▶ **EXCERPTED DATA**
################

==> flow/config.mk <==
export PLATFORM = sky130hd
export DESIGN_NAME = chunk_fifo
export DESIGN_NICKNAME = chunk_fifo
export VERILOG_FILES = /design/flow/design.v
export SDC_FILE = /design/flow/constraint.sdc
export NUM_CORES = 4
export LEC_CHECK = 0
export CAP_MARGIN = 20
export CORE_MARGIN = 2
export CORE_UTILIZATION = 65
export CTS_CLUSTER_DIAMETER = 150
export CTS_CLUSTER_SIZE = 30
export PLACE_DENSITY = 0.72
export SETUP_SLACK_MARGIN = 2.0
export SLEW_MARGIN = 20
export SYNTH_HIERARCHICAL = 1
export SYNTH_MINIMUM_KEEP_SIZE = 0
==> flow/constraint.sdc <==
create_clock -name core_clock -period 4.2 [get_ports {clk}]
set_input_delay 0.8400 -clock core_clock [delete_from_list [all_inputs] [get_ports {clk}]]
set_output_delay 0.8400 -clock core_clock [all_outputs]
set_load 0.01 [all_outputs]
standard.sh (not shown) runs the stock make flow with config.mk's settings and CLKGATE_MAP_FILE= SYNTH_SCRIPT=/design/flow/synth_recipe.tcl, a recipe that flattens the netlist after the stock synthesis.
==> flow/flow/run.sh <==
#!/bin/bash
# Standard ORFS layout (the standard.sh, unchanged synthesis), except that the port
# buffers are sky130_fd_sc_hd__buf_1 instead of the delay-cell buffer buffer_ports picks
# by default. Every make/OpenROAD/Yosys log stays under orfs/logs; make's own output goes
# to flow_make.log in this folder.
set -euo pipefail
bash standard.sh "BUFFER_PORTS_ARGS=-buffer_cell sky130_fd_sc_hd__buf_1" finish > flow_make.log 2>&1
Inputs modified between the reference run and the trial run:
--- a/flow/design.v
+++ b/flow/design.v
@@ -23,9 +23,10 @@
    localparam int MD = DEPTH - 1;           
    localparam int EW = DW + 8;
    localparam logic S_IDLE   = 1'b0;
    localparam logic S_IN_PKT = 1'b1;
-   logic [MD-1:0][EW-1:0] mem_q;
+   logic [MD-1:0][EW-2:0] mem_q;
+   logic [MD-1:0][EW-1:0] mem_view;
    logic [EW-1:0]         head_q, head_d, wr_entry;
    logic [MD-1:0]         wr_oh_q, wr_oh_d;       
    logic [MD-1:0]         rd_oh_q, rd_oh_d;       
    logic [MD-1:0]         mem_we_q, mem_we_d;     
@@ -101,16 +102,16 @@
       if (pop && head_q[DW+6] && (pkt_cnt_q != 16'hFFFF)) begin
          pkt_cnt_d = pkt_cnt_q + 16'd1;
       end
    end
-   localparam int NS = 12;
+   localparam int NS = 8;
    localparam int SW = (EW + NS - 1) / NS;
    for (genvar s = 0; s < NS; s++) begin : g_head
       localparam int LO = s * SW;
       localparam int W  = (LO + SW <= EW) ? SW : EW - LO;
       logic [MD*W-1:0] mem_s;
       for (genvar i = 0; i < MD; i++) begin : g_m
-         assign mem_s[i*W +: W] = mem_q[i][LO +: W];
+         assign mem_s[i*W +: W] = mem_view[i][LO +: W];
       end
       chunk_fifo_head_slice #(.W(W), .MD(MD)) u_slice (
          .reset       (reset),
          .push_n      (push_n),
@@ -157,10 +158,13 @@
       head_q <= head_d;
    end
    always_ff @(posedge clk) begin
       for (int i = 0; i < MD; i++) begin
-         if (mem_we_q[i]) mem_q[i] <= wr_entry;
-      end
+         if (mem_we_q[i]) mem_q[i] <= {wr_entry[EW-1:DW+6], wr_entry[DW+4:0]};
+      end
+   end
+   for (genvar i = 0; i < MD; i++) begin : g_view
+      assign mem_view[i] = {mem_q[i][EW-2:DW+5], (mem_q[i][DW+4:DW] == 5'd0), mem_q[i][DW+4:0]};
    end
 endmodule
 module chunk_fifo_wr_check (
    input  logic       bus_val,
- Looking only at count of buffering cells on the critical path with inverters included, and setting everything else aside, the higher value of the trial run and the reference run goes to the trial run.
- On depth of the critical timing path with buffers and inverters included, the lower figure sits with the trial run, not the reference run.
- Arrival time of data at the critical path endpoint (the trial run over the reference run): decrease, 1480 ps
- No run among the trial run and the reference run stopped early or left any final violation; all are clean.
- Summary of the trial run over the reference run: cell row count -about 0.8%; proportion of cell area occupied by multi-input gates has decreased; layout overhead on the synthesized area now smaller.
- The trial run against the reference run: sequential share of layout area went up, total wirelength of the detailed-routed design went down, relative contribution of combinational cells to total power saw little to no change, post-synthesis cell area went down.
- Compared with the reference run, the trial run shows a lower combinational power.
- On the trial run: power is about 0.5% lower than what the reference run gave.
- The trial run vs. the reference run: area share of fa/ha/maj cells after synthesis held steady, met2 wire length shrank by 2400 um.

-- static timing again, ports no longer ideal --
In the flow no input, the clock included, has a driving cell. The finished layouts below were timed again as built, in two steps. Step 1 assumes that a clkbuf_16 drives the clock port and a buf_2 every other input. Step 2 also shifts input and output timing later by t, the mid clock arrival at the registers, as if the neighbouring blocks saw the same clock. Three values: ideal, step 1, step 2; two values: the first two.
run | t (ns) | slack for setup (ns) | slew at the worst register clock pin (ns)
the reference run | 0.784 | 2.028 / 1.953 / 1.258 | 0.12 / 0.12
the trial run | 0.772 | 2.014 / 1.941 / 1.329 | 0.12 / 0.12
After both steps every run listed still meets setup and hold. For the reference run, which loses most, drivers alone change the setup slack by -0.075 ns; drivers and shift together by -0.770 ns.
Source: an optimization exercise on an open RTL-to-GDS flow (aim: small area). Production flows keep margins and buffers that such runs may drop. The RTL of this run was laid out without a check of its function. Power and IR drop assume default switching activity.

===== design/flow/design.v =====
package qpu_pkg;
  localparam int XLEN         = 32;
  localparam int RF_NUM       = 16;
  localparam int RFIDX_W      = 4;
  localparam int TIME_W       = 32;
  localparam int EVENT_NUM    = 8;
  localparam int EVENT_DATA_W = 16;
  localparam int TIQ_DEPTH    = 4;
  localparam int IMM_W        = 16;
  localparam logic [3:0] OP_ADDI = 4'h1;  
  localparam logic [3:0] OP_ADD  = 4'h2;
  localparam logic [3:0] OP_SUB  = 4'h3;
  localparam logic [3:0] OP_LUI  = 4'h4;  
  localparam logic [3:0] OP_SETT = 4'h5;  
  localparam logic [3:0] OP_SETE = 4'h6;  
  localparam logic [3:0] OP_TPT  = 4'h7;  
endpackage
`timescale 1ns/1ps
module qpu_exu_rdmux (
  input  logic [15:1] i_sel,
  input  logic [15:1] i_d,
  output logic        o_q
);
  logic [4:0] n;
  for (genvar k = 0; k < 5; k++) begin : g_grp
    qpu_exu_aoi222 u_aoi (
      .i_a (i_sel[3*k+3:3*k+1]),
      .i_b (i_d[3*k+3:3*k+1]),
      .o_y (n[k])
    );
  end
  assign o_q = ~&n;
endmodule
module qpu_exu_aoi222 (
  input  logic [2:0] i_a,
  input  logic [2:0] i_b,
  output logic       o_y
);
  assign o_y = ~|(i_a & i_b);
endmodule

################

▶ **INSTRUCTIONS FOR THE TASK**
The expected result is every line above containing the string "inverters".

▶ **ANSWER TO THIS PROBLEM**
- Looking only at count of buffering cells on the critical path with inverters included, and setting everything else aside, the higher value of the trial run and the reference run goes to the trial run.
- On depth of the critical timing path with buffers and inverters included, the lower figure sits with the trial run, not the reference run.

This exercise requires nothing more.